Strategies to mitigate the HNC surge
HNC patients, along with otolaryngologists, are high-risk populations for contracting COVID-19, primarily due to the fact that high viral loads of SARS-CoV-2 are located in the upper aerodigestive tract and procedures in this area (e.g. endoscopy, tracheostomy, surgery, etc.) lead to aerosolization of viral particles.9 In addition to this, HNC patients in particular may be susceptible to rapid deterioration and worse outcomes (e.g. admission to an intensive care unit, mechanical ventilation, and death) if they do contract COVID-19 due to coexisting comorbidites.10-11 Therefore, in order to manage the surge of HNC patients, certain precautions and strategies must be implemented by otolaryngologists to effectively treat these patients.12 First and foremost, ample PPE should be available before seeing any patients or doing any procedures. In association with this, pre-appointment screening should be done on all patients and (rapid) COVID testing should be utilized when available and appropriate.13
Scheduling should be streamlined to allow for timely care. Telemedicine has been shown to be a valuable tool in this era, and although it comes with its’ own limitations, it can be optimized in order to provide care for HNC patients.14-15 Visits that are expected to predominantly involve reviewing results and counseling can be performed with telemedicine. One strategy would be to schedule all patients for telemedicine visits, except for those which require an in-office procedure (such as a biopsy or laryngoscopy) or for whom in-person physical examination is critical for decision-making (such as palpation of an oral tongue cancer).
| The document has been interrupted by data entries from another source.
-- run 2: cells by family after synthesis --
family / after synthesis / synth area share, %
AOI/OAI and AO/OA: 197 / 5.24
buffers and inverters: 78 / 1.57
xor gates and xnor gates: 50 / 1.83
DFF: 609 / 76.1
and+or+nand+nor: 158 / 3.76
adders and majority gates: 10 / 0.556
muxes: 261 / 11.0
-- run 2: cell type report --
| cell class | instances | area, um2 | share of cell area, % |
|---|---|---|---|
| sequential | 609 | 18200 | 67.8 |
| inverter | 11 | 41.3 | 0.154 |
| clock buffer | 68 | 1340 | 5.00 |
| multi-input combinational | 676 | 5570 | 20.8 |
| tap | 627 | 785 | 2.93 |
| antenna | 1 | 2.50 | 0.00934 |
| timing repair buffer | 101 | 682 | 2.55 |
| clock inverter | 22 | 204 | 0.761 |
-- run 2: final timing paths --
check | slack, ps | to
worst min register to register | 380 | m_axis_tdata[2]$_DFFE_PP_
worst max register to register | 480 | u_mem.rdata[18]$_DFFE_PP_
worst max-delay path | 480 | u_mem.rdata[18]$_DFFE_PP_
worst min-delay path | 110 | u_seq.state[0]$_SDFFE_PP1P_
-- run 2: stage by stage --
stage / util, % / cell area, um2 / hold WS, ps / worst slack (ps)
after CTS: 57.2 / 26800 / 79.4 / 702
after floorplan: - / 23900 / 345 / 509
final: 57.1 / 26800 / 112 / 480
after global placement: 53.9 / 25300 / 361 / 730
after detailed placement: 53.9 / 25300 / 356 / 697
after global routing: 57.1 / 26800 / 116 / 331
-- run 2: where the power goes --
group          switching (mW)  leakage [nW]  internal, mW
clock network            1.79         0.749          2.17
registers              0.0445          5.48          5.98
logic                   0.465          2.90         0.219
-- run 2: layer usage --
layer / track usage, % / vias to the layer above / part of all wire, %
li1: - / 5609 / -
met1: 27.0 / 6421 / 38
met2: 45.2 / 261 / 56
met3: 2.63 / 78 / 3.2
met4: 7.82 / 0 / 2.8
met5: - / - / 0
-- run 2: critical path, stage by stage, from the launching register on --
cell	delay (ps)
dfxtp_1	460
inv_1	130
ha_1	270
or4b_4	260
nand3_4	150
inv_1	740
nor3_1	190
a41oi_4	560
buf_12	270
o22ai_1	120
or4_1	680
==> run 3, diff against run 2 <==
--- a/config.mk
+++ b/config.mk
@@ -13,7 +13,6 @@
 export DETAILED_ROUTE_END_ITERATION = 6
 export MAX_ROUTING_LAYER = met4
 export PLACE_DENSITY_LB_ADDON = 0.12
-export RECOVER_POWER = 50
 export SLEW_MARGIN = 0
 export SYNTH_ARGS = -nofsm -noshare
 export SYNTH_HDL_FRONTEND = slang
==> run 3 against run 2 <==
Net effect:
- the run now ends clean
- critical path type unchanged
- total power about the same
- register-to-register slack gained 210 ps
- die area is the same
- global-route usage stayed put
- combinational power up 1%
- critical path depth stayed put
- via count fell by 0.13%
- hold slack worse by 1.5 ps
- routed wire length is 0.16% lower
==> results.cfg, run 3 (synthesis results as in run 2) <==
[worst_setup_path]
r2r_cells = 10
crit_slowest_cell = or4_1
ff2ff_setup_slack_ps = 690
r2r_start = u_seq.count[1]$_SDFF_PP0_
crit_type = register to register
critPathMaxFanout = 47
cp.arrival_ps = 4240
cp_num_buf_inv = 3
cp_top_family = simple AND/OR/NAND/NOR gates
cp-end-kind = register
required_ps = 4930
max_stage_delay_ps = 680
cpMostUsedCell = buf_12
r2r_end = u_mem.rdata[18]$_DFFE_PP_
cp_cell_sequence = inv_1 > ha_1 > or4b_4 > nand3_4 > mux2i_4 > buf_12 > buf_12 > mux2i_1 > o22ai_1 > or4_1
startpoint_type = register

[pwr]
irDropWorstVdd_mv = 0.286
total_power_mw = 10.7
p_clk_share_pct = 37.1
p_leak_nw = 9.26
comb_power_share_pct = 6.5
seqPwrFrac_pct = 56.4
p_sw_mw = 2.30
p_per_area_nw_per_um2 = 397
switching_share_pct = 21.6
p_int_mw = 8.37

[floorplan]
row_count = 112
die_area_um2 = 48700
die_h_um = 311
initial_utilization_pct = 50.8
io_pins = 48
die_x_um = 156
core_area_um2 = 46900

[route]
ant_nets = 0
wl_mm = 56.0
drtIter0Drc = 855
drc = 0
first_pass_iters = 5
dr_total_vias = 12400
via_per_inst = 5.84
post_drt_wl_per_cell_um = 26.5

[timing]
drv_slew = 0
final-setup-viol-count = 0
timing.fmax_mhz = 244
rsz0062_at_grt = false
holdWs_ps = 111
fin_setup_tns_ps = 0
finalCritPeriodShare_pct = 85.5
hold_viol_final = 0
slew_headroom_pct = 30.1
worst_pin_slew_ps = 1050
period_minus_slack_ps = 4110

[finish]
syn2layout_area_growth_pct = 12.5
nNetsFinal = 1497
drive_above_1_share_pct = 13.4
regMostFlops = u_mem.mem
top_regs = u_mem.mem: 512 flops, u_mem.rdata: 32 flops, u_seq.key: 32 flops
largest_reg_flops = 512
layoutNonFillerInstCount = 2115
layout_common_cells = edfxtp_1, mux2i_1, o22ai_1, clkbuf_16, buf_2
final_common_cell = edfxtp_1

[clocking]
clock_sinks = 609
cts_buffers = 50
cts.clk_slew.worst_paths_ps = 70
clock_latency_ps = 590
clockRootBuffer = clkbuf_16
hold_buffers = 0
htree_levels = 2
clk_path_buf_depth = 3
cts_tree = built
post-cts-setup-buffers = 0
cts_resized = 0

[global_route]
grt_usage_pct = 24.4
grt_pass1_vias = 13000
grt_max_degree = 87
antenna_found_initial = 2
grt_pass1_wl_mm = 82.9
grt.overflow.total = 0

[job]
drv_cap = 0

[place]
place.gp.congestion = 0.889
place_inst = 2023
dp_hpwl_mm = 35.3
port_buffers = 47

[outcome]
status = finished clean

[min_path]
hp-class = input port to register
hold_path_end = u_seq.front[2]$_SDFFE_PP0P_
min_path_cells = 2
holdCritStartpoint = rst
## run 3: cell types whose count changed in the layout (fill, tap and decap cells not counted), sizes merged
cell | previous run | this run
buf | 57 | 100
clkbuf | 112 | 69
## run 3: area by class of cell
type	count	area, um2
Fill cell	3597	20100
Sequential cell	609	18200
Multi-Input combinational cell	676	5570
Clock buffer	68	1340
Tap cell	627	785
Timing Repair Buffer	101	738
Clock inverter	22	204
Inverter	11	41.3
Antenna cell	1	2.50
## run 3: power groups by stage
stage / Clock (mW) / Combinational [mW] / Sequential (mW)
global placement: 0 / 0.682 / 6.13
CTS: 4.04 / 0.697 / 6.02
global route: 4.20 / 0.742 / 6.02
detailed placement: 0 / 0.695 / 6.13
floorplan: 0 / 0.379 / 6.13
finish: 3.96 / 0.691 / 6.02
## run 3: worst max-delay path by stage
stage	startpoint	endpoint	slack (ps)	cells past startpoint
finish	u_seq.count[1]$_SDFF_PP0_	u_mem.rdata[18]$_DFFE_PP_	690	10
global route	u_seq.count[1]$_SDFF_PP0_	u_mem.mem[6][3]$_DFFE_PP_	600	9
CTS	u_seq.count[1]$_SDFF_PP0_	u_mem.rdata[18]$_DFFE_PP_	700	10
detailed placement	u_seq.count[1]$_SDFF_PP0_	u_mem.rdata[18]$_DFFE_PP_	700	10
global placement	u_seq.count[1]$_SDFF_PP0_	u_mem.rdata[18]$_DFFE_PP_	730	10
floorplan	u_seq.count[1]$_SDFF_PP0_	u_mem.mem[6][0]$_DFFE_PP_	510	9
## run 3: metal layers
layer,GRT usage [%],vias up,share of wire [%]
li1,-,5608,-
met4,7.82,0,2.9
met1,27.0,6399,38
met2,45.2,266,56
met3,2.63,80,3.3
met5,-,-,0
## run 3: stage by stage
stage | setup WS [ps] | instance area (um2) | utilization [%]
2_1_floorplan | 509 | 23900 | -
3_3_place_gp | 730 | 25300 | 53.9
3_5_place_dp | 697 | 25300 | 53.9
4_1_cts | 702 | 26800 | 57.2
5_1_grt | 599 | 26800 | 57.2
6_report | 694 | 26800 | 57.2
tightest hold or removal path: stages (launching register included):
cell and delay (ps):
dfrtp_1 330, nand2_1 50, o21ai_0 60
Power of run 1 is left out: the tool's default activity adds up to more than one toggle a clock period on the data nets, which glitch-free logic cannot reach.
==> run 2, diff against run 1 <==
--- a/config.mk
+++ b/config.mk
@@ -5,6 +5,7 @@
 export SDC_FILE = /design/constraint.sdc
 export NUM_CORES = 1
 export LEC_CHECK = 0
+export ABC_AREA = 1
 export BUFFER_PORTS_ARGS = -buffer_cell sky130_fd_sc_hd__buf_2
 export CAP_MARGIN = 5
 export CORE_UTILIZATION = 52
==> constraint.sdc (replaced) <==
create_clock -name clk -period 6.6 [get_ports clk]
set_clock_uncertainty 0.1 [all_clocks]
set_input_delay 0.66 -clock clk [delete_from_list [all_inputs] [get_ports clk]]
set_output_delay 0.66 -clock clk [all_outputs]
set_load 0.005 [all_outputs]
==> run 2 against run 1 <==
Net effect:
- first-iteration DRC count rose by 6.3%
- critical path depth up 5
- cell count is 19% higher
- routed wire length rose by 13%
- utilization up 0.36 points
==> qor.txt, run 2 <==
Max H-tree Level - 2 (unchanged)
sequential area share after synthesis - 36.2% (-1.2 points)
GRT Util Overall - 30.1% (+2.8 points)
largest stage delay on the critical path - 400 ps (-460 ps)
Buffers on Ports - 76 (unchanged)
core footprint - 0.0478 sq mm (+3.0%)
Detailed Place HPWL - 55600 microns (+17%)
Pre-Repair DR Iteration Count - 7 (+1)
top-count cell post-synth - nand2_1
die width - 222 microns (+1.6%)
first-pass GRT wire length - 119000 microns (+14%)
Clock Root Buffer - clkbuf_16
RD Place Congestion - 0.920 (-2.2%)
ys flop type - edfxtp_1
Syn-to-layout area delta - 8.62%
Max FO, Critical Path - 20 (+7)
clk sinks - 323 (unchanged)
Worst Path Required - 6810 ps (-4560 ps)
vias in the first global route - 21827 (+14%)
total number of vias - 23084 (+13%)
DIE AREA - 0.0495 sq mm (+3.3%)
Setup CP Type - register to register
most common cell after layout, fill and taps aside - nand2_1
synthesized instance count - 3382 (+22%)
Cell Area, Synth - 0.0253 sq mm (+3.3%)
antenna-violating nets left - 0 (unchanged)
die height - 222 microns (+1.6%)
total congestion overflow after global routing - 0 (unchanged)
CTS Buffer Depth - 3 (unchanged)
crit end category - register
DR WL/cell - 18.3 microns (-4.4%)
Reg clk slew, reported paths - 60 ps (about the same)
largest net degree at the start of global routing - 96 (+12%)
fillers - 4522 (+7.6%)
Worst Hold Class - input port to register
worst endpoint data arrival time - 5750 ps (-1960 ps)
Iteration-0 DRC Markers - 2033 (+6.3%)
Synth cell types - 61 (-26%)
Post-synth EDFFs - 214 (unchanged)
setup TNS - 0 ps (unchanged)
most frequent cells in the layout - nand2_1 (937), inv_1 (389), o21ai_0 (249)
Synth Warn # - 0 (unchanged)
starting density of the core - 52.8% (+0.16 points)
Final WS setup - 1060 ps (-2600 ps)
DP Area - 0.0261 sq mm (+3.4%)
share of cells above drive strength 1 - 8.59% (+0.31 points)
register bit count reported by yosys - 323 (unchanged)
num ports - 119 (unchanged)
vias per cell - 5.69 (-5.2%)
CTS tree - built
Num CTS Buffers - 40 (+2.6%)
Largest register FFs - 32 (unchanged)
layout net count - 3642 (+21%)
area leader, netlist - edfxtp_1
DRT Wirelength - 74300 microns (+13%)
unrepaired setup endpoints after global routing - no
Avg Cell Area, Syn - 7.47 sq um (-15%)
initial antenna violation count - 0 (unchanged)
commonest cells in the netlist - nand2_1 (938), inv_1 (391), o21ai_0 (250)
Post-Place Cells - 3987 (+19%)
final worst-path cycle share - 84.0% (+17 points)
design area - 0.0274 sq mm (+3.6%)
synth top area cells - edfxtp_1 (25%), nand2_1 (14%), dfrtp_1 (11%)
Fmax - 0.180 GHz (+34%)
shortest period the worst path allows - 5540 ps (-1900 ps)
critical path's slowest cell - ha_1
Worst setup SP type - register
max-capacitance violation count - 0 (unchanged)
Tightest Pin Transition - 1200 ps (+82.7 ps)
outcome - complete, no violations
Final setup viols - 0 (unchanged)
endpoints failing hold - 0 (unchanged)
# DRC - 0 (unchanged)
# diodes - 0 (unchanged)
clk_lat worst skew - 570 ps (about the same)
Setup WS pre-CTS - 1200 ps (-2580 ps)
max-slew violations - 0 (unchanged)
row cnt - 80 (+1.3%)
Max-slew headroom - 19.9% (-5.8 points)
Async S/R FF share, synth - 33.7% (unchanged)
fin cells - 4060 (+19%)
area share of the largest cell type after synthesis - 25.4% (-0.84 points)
Multidisciplinary care through a head and neck tumor board has been clearly shown to improve outcomes in patients with head and neck cancer.16-18 During the COVID-19 pandemic, utilization of a multidisciplinary decision-making is of critical importance, especially when there is an influx of many patients during a time of limited resources and high risk of COVID-19 transmission. In some situations, surgical and non-surgical treatment options may have similar outcomes. In such situations, the preferred option is the one which allows for timely initiation of treatment while conserving resources and minimizing risks to patients and healthcare workers. Given the complexity of such decisions and influence by evolving local and regional factors, multidisciplinary consensus is critical. Since many otolaryngologists whose practices do not focus on HNC may not be experiencing the clinical volume that they normally have, their clinical skills could be of critical importance in managing an influx of HNC patients. Having these providers available to provide care for patients during the HNC surge could facilitate timely diagnosis, workup, and treatment. However, close monitoring of outcomes is necessary, as is always the case, to ensure that patients are receiving the highest level of care.